▶ [TASK BRIEF] Pull every line with "automatic" from the material.

▶ [DATA FOR PROCESSING]
-.-.-

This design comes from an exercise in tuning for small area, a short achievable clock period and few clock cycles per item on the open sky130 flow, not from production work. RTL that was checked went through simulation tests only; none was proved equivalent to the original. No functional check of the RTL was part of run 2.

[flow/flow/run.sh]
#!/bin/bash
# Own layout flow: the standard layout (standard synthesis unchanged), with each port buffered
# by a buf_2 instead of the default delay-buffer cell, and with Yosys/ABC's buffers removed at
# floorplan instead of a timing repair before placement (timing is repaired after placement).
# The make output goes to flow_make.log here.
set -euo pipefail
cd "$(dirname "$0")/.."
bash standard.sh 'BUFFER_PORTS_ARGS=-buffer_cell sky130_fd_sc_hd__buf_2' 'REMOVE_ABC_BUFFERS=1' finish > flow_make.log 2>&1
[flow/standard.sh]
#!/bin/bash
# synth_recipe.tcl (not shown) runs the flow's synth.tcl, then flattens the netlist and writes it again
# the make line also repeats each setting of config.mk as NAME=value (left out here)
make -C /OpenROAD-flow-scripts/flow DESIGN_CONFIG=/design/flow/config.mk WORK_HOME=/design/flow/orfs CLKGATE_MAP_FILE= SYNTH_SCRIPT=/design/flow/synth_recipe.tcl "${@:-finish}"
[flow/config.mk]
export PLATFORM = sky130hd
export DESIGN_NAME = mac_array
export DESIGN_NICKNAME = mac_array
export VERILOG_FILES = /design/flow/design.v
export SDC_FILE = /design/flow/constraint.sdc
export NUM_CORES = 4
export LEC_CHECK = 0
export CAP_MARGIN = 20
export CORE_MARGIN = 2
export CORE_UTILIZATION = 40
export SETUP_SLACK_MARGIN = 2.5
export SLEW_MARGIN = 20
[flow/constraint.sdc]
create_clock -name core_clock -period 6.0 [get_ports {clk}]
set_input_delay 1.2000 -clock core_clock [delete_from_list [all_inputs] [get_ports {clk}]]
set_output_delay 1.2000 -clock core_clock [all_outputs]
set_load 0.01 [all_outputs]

-.-.-

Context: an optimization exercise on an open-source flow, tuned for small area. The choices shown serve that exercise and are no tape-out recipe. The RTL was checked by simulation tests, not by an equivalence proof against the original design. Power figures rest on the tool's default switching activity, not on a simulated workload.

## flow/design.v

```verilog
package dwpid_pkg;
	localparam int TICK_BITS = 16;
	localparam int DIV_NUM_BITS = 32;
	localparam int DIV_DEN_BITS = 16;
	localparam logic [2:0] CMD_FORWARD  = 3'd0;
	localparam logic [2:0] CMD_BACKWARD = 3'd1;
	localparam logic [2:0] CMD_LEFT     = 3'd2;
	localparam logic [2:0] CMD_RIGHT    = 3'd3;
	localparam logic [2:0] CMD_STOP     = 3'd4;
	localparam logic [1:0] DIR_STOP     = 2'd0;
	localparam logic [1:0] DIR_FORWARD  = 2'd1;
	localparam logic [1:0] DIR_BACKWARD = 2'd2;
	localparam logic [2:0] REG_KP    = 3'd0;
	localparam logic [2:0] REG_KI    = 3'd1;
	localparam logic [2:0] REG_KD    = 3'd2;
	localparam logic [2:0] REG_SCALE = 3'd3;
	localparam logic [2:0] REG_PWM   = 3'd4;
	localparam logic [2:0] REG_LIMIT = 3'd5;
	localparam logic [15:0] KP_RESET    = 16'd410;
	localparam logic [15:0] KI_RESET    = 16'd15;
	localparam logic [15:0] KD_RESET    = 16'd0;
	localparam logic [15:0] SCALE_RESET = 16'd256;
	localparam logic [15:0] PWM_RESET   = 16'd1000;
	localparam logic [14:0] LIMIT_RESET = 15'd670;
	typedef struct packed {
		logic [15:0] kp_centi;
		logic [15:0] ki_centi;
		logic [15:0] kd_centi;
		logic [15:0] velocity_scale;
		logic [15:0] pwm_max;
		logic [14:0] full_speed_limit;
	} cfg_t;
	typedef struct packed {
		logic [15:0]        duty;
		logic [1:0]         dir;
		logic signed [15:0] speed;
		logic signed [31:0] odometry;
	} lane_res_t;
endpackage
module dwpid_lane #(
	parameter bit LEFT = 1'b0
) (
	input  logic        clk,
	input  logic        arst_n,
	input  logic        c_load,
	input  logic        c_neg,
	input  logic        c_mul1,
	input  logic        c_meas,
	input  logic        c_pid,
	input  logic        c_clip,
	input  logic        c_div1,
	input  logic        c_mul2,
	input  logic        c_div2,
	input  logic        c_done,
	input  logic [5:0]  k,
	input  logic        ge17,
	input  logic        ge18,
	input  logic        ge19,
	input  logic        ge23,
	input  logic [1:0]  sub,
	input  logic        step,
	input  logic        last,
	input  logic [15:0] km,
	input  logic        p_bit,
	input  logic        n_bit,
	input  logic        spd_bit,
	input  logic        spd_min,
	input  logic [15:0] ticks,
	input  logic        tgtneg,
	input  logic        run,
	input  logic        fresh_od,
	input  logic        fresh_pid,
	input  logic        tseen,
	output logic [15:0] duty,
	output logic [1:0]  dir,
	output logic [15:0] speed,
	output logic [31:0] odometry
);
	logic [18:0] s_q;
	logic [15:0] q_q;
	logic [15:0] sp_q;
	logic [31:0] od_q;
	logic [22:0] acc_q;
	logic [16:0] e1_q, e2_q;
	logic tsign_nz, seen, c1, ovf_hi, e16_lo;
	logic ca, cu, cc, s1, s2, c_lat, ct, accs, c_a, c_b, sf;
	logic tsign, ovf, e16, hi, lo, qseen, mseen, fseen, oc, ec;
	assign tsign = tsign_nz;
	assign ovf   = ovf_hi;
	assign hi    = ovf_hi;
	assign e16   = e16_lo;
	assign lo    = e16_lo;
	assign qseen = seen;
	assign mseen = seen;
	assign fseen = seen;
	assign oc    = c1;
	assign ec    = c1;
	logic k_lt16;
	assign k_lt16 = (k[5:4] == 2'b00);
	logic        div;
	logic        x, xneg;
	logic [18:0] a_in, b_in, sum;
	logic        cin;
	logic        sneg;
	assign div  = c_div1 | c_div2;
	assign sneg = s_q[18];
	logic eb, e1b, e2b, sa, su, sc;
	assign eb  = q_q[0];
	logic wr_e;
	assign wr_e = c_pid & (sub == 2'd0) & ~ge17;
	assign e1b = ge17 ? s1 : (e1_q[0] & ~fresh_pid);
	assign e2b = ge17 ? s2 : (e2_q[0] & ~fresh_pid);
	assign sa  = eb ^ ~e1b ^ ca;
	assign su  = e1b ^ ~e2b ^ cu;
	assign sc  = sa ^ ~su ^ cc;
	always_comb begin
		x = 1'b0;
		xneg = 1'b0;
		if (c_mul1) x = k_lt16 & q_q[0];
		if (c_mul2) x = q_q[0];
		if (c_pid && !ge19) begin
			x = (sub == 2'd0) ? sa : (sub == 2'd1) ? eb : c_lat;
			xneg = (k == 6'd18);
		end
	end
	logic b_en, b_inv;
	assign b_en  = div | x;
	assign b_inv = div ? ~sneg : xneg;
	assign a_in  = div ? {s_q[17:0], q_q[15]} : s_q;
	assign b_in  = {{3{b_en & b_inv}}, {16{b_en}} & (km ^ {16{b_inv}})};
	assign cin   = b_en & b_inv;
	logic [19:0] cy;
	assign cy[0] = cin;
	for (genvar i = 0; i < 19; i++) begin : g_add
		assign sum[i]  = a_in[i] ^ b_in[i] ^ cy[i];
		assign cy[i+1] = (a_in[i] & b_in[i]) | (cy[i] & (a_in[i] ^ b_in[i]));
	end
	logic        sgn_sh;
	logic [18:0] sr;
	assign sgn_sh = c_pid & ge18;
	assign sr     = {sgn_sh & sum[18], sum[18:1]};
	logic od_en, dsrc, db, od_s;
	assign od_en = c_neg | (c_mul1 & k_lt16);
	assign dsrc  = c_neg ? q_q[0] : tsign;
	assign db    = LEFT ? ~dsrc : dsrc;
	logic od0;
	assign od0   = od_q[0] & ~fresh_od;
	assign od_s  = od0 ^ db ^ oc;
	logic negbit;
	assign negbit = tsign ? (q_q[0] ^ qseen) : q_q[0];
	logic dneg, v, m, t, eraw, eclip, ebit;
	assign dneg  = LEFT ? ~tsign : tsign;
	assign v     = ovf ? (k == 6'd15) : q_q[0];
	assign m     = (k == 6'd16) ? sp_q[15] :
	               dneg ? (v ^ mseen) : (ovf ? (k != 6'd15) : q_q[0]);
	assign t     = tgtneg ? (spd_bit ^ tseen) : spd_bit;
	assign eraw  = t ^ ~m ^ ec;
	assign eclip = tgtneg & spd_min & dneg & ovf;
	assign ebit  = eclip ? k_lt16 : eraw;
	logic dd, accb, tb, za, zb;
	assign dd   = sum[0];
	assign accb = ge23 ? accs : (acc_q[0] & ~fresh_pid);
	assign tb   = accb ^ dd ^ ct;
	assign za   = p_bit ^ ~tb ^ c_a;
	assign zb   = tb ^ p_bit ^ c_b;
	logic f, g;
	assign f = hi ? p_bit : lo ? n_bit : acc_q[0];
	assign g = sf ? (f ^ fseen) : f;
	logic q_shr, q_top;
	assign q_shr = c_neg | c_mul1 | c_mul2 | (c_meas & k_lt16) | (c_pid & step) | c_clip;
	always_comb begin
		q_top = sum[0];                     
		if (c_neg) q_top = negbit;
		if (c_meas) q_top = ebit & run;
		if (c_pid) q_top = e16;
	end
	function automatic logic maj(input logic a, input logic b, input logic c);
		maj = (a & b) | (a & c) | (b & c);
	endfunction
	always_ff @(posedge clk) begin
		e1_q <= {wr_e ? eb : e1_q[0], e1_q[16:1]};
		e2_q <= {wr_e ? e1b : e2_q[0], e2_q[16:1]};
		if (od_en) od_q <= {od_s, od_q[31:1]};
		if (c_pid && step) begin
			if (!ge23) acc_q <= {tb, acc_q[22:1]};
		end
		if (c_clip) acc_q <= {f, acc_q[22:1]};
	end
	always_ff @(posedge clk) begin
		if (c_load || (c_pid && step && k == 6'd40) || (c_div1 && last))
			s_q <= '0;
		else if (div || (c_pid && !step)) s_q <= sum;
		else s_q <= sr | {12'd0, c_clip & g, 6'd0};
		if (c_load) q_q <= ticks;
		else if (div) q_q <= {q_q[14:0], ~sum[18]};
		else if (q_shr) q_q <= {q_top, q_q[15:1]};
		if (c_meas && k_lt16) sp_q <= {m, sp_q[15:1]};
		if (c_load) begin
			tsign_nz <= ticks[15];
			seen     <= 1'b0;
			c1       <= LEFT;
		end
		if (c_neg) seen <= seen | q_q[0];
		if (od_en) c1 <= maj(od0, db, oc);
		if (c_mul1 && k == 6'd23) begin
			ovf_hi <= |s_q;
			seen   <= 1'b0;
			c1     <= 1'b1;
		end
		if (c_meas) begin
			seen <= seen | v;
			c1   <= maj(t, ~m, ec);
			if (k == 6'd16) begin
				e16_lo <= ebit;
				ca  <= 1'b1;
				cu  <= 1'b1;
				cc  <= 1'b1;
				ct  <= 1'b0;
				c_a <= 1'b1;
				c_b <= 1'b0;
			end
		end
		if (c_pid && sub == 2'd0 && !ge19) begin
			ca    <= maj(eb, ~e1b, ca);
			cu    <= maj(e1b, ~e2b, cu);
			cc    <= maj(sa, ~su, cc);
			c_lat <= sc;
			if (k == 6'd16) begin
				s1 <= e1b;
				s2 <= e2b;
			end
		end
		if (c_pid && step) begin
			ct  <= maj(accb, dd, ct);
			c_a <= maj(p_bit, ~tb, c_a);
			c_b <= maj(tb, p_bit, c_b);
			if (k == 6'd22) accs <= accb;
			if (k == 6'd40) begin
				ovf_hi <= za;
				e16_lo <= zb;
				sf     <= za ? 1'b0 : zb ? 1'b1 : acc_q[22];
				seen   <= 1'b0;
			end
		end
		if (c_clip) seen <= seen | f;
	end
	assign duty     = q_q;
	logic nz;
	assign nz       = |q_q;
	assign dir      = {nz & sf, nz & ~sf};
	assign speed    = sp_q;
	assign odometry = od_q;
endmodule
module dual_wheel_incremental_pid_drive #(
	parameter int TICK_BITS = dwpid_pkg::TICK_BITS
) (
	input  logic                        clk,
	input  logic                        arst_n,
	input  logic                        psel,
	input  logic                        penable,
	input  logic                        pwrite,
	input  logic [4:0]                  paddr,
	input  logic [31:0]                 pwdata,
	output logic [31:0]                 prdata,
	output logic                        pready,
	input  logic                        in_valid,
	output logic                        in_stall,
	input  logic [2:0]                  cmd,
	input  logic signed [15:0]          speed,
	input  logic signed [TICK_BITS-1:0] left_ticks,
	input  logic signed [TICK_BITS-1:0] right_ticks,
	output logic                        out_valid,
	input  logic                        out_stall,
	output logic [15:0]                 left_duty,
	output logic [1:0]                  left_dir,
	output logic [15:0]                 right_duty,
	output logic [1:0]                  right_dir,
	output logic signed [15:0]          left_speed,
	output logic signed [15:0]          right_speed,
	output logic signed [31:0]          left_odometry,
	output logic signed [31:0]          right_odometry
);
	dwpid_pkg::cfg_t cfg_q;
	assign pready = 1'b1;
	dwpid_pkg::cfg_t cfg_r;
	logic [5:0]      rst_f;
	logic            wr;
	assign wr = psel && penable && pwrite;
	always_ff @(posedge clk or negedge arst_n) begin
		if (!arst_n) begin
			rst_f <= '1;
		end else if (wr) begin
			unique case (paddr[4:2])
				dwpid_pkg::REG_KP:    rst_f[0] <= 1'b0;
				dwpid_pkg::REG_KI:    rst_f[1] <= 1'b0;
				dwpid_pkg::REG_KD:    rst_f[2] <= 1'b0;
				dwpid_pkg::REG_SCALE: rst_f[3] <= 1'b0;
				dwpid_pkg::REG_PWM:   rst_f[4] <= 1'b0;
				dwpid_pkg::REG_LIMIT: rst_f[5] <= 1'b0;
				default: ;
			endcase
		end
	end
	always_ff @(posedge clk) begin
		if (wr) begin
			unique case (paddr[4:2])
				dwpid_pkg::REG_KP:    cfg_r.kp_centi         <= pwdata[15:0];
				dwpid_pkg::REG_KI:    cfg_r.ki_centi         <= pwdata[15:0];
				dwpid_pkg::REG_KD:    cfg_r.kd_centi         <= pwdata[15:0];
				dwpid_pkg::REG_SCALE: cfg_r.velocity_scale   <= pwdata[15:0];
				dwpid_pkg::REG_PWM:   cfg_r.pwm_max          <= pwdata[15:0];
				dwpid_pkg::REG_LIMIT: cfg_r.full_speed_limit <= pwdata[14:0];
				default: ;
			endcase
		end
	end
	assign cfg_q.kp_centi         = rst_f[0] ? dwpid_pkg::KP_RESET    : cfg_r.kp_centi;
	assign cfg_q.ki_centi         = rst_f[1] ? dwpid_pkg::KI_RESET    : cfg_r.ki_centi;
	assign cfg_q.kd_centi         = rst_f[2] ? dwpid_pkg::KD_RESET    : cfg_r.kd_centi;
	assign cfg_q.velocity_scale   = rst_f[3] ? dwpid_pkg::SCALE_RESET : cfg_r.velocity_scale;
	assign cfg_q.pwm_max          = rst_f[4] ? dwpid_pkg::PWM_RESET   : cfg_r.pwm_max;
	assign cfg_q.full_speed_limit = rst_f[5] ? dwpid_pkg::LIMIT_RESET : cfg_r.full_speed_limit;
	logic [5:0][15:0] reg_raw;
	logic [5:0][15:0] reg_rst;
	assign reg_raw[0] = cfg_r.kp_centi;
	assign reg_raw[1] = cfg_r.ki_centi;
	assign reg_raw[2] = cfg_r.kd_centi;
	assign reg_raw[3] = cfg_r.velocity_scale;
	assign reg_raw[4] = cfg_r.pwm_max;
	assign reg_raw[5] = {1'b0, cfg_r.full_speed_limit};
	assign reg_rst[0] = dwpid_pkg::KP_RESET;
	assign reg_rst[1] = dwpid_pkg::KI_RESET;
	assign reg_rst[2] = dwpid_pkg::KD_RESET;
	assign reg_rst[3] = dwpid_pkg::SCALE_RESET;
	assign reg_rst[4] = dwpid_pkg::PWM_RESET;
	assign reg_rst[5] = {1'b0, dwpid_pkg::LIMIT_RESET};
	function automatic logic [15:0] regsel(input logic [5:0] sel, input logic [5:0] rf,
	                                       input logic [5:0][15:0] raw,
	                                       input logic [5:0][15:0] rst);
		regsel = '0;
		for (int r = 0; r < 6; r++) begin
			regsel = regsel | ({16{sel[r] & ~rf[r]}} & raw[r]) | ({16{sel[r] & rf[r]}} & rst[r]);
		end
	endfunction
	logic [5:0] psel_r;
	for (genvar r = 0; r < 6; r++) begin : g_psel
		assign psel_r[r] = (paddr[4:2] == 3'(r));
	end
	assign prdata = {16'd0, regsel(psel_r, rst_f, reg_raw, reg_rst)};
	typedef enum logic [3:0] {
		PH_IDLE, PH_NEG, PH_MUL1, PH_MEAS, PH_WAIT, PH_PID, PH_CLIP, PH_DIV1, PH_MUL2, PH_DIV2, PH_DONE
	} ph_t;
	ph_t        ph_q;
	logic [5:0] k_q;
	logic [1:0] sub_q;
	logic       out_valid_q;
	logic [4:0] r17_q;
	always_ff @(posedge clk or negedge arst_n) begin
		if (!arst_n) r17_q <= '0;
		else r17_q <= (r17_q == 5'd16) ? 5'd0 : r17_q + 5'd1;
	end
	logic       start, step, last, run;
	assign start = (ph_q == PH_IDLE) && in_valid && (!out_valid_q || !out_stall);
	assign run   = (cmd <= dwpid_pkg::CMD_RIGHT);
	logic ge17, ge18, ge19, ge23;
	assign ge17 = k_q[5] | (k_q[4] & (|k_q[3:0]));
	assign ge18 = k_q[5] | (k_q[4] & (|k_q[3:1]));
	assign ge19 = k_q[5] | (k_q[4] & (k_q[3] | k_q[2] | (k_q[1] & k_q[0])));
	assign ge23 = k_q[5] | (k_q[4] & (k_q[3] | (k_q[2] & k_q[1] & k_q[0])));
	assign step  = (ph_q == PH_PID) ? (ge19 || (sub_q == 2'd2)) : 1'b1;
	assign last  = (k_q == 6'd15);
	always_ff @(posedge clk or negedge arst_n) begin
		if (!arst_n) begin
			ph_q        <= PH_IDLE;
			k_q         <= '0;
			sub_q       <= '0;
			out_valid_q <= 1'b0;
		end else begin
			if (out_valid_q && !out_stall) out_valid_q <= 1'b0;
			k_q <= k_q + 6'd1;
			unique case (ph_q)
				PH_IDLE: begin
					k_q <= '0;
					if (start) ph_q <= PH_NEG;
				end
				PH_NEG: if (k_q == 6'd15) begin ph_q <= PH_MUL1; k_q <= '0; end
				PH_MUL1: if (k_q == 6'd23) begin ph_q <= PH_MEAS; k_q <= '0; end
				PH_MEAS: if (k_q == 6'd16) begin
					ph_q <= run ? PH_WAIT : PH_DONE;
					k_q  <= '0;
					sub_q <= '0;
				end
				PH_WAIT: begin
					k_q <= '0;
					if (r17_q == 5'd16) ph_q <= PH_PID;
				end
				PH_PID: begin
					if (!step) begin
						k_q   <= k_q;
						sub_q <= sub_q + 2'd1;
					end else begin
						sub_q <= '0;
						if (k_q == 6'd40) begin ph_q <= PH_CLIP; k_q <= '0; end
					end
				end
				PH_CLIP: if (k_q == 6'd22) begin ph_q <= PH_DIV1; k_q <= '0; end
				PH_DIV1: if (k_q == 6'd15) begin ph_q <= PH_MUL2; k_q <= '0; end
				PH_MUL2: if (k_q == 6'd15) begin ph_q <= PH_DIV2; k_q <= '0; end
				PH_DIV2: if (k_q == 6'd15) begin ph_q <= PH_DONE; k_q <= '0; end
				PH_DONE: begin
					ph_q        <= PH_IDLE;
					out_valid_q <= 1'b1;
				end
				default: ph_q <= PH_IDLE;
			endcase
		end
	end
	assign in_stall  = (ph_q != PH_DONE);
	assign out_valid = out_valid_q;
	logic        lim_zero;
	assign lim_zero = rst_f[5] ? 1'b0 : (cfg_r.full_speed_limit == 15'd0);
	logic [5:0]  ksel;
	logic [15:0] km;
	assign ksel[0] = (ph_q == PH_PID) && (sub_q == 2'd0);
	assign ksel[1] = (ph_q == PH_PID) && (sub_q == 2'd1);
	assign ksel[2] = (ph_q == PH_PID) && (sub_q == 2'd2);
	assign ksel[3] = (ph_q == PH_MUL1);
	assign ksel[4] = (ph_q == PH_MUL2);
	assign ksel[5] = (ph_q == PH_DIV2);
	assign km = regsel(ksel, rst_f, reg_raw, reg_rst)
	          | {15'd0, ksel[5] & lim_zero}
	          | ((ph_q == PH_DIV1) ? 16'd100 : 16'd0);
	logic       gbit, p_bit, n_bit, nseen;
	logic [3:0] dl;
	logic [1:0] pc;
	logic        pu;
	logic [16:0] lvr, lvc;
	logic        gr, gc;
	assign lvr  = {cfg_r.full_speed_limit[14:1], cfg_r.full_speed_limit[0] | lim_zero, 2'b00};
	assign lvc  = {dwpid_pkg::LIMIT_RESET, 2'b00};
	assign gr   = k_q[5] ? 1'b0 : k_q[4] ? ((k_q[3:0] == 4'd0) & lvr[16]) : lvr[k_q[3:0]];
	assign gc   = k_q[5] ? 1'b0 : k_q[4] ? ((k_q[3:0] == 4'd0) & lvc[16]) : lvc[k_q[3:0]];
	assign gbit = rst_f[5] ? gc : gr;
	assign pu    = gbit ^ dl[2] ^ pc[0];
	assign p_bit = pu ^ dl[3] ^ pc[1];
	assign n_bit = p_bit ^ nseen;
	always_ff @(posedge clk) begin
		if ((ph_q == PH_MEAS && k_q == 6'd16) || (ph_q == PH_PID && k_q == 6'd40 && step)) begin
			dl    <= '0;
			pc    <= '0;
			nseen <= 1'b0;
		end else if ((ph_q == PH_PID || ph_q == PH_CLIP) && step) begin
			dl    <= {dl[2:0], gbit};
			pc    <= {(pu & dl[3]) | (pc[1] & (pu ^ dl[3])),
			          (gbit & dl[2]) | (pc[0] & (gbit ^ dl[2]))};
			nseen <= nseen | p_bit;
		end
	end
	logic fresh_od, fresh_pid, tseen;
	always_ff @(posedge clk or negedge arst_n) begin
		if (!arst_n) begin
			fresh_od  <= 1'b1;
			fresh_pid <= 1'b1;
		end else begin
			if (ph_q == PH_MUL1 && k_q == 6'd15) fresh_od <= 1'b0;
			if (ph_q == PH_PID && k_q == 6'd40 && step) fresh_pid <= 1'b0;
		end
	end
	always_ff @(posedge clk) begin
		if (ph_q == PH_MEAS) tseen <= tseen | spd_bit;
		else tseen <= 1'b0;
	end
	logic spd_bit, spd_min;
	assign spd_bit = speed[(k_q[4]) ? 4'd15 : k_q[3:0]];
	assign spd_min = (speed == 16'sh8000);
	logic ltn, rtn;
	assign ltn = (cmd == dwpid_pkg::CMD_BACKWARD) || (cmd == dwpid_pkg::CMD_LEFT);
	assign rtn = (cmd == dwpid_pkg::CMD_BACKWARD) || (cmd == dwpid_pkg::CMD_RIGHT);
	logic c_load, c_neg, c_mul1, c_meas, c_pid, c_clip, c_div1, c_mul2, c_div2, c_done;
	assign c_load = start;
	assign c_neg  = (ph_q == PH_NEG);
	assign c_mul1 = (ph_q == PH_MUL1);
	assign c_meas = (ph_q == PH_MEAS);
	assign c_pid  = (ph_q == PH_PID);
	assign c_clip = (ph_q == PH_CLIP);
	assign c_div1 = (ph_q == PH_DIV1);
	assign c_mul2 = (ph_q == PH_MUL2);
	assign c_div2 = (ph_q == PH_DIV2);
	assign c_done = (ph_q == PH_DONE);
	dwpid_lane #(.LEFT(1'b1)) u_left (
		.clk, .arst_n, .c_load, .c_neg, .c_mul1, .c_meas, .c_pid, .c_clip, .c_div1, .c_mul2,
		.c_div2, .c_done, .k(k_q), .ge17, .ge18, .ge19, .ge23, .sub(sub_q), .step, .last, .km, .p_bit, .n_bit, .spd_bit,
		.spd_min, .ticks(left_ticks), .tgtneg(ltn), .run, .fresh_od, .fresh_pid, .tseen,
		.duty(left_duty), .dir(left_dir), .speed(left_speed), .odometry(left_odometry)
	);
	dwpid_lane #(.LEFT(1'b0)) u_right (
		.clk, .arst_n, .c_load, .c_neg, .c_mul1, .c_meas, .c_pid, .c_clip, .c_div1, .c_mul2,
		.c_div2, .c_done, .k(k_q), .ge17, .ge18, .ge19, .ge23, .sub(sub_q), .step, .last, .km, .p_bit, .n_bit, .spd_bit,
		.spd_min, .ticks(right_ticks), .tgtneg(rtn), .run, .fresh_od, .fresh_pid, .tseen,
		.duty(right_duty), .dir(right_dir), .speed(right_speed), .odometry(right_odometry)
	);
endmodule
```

-.-.-

▶ [ANSWER TO THIS PROBLEM]
	function automatic logic maj(input logic a, input logic b, input logic c);
	function automatic logic [15:0] regsel(input logic [5:0] sel, input logic [5:0] rf,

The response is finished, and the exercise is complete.